If your insurer denies FMT, appeal. The AGA, IDSA, and ACG all recommend FMT for recurrent C. diff — those guidelines carry weight in appeals. Ask your GI doctor to submit a peer-to-peer review with the medical director. Approval rates after peer-to-peer are significantly higher than initial denials.

FMT for Non-C. diff Conditions: Out-of-Pocket Only

Researchers are actively studying FMT for Crohn’s disease, ulcerative colitis, irritable bowel syndrome, metabolic syndrome, and even psychiatric conditions. The science is genuinely promising. But right now, none of these applications are FDA-approved or covered by insurance.

If you’re interested in FMT for conditions other than C. diff, the only legitimate path is enrollment in a registered clinical trial (clinicaltrials.gov). Out-of-pocket costs for investigational FMT at US academic centers typically run $1,500–$5,000, and some trials cover the cost entirely.

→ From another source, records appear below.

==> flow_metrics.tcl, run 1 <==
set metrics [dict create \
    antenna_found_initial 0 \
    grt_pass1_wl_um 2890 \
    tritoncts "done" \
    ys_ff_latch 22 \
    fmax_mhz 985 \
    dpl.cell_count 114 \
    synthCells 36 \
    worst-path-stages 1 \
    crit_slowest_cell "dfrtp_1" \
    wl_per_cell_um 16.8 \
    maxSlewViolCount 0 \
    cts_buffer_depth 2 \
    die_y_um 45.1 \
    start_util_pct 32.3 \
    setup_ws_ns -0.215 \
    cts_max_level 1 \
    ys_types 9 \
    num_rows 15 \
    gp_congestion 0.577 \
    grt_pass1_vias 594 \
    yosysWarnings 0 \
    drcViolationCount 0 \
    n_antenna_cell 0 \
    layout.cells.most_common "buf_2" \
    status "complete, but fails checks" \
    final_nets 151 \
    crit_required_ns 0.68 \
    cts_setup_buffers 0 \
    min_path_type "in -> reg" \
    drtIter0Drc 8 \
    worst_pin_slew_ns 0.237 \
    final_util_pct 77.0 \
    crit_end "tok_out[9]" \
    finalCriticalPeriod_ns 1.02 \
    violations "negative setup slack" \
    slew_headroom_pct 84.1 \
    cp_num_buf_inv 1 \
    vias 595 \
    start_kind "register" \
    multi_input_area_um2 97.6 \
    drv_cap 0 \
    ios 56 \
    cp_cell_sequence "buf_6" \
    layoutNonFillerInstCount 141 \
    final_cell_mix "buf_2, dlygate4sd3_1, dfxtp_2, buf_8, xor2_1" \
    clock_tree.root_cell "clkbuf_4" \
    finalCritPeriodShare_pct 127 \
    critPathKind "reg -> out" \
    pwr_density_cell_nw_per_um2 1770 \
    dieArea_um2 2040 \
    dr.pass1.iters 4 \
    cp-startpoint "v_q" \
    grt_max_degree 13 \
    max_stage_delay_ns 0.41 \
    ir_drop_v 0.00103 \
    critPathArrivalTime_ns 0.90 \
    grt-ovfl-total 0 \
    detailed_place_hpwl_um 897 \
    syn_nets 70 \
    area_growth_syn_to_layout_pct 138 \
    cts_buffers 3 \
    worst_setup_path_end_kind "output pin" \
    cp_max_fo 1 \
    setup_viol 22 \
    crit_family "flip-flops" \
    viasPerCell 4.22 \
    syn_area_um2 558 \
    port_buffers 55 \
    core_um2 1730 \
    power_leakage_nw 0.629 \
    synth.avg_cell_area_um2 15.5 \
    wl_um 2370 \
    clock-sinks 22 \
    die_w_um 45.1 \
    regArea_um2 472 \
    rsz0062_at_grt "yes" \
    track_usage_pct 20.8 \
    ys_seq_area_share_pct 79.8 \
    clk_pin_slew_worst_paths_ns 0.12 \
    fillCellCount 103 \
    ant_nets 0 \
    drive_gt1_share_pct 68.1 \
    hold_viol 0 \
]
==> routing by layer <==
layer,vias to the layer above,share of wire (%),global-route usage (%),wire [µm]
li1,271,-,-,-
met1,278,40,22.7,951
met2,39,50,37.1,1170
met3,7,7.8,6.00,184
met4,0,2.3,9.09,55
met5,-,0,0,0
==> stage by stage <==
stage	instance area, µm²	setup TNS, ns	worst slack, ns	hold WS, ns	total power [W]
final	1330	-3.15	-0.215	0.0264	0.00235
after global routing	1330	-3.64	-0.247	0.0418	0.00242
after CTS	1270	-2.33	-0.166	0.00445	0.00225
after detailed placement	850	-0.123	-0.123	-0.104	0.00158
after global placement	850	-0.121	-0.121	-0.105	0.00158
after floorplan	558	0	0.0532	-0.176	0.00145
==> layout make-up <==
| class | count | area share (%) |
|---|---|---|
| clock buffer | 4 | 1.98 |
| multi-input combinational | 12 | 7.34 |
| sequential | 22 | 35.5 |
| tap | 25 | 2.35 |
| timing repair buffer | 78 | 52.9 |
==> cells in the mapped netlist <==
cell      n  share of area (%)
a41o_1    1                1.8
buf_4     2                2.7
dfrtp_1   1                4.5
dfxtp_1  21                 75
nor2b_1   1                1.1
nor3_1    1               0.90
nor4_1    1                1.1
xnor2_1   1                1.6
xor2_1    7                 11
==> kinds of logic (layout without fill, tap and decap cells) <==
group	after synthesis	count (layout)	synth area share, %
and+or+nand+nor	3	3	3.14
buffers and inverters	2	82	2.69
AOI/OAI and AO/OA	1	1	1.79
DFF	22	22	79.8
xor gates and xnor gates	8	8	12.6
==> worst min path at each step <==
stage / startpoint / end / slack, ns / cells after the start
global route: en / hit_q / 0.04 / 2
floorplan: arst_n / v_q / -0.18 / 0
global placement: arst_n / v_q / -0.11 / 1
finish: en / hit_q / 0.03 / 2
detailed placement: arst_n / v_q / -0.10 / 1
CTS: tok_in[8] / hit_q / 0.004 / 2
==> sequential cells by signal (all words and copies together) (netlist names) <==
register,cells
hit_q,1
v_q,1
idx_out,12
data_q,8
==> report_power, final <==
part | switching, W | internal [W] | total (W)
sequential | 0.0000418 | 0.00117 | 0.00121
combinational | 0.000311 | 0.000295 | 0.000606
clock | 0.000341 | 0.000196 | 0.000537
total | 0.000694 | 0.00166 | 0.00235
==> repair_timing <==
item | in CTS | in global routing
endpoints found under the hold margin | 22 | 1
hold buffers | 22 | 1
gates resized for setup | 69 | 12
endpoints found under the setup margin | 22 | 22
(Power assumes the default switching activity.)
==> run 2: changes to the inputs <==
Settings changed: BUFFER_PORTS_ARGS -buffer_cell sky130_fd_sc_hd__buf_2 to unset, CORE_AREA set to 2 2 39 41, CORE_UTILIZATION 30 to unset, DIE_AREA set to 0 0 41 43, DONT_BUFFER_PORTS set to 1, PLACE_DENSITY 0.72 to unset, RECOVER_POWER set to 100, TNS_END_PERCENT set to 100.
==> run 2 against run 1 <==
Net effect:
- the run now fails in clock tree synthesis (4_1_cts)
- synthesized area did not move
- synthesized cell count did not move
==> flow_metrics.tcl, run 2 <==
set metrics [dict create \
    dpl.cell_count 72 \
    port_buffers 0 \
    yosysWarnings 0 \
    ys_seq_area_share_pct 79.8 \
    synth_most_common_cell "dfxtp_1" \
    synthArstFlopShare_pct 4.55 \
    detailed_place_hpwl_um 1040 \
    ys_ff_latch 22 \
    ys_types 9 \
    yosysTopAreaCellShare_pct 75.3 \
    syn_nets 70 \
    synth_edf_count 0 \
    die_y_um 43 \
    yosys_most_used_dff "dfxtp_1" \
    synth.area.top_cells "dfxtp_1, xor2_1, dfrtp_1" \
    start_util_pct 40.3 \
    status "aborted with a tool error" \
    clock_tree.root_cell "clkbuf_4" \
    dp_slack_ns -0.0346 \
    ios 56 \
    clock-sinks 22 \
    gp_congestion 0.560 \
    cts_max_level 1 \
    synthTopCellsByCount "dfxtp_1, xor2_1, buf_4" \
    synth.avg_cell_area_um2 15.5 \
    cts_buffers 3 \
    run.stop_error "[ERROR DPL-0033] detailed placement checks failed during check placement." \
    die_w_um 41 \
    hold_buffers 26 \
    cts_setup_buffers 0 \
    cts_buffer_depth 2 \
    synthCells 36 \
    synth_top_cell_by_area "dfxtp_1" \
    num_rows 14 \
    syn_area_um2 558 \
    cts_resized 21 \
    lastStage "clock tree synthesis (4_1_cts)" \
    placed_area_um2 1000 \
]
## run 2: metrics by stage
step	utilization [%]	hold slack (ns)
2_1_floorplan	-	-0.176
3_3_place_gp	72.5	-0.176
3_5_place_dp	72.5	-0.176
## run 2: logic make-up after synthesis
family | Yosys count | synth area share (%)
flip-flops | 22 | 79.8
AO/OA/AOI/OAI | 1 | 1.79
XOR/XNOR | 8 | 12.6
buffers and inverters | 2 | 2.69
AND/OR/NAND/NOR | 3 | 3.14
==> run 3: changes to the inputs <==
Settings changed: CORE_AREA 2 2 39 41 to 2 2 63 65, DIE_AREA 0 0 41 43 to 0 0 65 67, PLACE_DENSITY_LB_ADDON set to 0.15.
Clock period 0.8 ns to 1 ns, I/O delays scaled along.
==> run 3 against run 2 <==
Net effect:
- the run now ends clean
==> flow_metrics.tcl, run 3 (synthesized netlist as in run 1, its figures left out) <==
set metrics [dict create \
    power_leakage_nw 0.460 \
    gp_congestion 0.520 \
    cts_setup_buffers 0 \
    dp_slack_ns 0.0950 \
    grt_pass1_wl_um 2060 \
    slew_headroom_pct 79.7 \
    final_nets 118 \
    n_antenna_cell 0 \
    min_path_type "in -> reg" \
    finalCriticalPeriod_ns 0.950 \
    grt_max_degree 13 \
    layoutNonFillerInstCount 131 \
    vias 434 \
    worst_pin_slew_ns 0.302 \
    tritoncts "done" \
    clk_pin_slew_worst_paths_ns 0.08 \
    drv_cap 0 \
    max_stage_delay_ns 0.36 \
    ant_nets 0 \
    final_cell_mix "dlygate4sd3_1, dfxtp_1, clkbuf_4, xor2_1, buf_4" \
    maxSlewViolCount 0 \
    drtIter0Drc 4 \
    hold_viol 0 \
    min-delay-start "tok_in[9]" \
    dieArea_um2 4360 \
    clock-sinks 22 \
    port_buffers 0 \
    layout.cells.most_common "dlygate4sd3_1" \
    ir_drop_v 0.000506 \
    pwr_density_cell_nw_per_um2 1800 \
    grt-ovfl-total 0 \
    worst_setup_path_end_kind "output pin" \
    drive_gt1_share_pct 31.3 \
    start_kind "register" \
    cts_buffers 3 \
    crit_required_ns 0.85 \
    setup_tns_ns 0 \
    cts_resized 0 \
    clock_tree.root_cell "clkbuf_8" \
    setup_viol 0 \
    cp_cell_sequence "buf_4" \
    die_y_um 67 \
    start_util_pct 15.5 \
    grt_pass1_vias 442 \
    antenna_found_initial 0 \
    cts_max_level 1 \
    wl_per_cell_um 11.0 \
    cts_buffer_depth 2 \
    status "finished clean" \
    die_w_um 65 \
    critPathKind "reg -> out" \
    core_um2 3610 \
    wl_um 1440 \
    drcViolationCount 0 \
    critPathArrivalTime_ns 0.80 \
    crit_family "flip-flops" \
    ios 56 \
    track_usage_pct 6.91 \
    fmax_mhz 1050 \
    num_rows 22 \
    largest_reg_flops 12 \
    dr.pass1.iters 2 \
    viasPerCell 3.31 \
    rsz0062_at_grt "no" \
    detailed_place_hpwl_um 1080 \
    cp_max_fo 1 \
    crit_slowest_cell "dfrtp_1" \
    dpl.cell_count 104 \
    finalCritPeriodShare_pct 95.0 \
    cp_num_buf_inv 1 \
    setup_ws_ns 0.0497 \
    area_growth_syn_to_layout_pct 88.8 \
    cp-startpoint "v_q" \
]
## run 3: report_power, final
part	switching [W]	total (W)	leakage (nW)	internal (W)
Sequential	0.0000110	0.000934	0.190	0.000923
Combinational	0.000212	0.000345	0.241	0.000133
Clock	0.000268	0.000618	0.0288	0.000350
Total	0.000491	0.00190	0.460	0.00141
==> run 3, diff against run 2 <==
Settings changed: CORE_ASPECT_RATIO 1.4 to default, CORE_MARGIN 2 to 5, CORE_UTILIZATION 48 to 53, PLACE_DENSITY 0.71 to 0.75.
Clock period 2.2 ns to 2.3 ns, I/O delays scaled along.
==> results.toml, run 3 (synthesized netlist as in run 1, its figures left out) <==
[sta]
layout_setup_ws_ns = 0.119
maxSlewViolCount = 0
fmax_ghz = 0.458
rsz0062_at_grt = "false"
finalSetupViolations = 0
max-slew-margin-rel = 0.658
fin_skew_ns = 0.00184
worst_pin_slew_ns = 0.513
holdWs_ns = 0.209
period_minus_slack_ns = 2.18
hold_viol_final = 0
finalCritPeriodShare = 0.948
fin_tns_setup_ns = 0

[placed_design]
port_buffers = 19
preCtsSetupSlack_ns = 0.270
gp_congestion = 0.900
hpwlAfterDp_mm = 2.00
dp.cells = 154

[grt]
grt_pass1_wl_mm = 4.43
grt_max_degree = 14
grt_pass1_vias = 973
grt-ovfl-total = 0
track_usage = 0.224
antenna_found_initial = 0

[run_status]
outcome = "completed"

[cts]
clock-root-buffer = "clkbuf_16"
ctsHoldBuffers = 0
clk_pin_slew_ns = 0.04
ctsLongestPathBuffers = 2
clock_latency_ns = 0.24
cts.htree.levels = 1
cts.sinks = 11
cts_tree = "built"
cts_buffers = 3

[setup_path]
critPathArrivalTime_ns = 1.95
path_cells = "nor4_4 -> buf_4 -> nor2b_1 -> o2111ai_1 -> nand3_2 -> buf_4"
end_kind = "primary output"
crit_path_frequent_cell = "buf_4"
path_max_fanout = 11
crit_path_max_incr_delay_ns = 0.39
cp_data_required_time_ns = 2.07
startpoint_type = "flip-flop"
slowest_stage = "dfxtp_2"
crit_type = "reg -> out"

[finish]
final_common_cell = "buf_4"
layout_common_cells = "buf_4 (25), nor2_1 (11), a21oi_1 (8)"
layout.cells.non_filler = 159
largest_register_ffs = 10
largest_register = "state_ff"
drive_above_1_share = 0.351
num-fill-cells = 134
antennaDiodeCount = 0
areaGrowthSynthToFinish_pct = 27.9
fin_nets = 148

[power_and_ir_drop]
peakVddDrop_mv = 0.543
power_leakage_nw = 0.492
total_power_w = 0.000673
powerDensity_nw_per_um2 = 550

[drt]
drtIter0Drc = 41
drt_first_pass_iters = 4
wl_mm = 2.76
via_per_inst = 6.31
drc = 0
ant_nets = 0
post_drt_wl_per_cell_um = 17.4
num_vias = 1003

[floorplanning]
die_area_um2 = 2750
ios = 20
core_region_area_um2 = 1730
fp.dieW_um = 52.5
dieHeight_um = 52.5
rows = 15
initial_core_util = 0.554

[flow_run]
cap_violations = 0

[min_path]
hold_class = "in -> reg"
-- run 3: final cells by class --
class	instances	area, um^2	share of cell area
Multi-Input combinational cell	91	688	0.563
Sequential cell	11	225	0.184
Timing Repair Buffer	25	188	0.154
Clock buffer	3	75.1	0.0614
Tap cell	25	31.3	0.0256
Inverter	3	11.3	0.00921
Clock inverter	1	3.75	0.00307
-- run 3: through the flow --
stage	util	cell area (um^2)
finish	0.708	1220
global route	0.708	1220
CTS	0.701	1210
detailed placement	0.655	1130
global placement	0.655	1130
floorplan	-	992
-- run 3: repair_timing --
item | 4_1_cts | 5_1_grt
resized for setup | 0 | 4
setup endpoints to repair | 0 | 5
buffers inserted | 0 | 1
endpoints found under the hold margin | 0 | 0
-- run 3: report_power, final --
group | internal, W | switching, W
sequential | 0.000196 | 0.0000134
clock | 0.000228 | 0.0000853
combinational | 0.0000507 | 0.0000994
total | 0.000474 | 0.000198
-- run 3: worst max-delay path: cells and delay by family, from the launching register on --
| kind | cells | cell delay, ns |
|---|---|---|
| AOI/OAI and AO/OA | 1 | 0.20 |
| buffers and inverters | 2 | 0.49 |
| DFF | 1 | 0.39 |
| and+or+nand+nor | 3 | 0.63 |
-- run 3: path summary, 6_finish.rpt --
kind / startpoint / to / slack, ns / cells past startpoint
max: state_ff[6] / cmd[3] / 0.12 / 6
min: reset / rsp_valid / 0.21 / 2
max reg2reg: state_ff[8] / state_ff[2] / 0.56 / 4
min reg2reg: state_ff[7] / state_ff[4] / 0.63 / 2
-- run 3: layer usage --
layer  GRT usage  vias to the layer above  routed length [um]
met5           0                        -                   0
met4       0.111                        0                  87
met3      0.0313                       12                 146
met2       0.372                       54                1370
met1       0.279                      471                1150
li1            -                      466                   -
==> src/rtl/uftt_pkg.sv <==
// Shared types, constants and the bucket hash of the UDP flow table tracker.
// Used by every module under rtl/; depends on nothing else.
`timescale 1ns / 1ps

package uftt_pkg;

   localparam int SLOTS_DEF     = 64;
   localparam int BUCKETS_DEF   = 128;
   localparam int UDP_HDR_BYTES = 8;
   localparam int REQ_BITS      = 136;
   localparam int RSP_BITS      = 96;
   localparam logic [5:0] THR_RESET = 6'd48;
   localparam logic [1:0] ADDR_EVICT_THR = 2'd0;

   typedef struct packed {
      logic [15:0] udp_len;
      logic [15:0] ip_total_len;
      logic [3:0]  ip_header_words;
      logic [15:0] dst_port;
      logic [15:0] src_port;
      logic [31:0] dst_addr;
      logic [31:0] src_addr;
   } req_type;

   typedef struct packed {
      logic [31:0] server_bytes;
      logic [31:0] client_bytes;
      logic [5:0]  evicted_slot;
      logic        evicted;
      logic [15:0] payload_len;
      logic        client_dir;
      logic        is_new;
      logic [5:0]  flow_slot;
      logic        accepted;
   } rsp_type;

   typedef enum logic [3:0] {
      ST_IDLE, ST_CHECK, ST_BUCKET, ST_SLOT, ST_MISS, ST_HIT, ST_DECIDE,
      ST_EV_AGE, ST_EV_KEY, ST_EV_HEAD, ST_EV_WALK, ST_EV_FREE, ST_POP,
      ST_INSERT, ST_RESP
   } state_type;

   typedef struct packed {
      logic load_in;
      logic bkt_rd;
      logic key_victim;
      logic key_fwd;
      logic set_rev;
      logic cur_head;
      logic cur_link;
      logic hit_upd;
      logic drop_res;
      logic victim_latch;
      logic head_unlink;
      logic link_unlink;
      logic push_free;
      logic insert;
      logic out_load;
   } cmd_type;

   typedef struct packed {
      logic drop;
      logic rev;
      logic head_none;
      logic match;
      logic link_none;
      logic need_evict;
      logic head_is_victim;
      logic link_is_victim;
      logic count_zero;
      logic out_free;
   } sts_type;

   // xor fold of the 96-bit tuple with a little mixing
   function automatic logic [15:0] hash16(input logic [95:0] k);
      logic [15:0] h;
      h = k[15:0] ^ k[31:16] ^ k[47:32] ^ k[63:48] ^ k[79:64] ^ k[95:80];
      h = h ^ {h[6:0], h[15:7]} ^ {h[10:0], h[15:11]};
      return h;
   endfunction

endpackage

Don’t pay international FMT clinics offering “microbiome restoration therapy” for IBD or IBS. That’s not evidence-based and you’re taking on infection risk with no regulatory oversight.

The Bottom Line

For recurrent C. diff, FMT is highly cost-effective — one successful treatment avoids repeated antibiotic courses, potential hospitalization, and years of recurrences. With insurance and copay assistance, most patients pay $500–$3,000. Without insurance, colonoscopic FMT at an academic medical center is your best self-pay option at $2,000–$5,000. The CDC reports approximately 500,000 C. diff infections annually in the US, making this one of the most consequential cost questions in GI medicine.

Disclaimer: Cost figures are estimates for US patients based on 2025–2026 published fee schedules, Medicare data, and FAIR Health benchmarks. Actual costs vary by location, provider, plan, and procedure complexity. This site does not provide medical advice. Always verify costs with your provider before scheduling.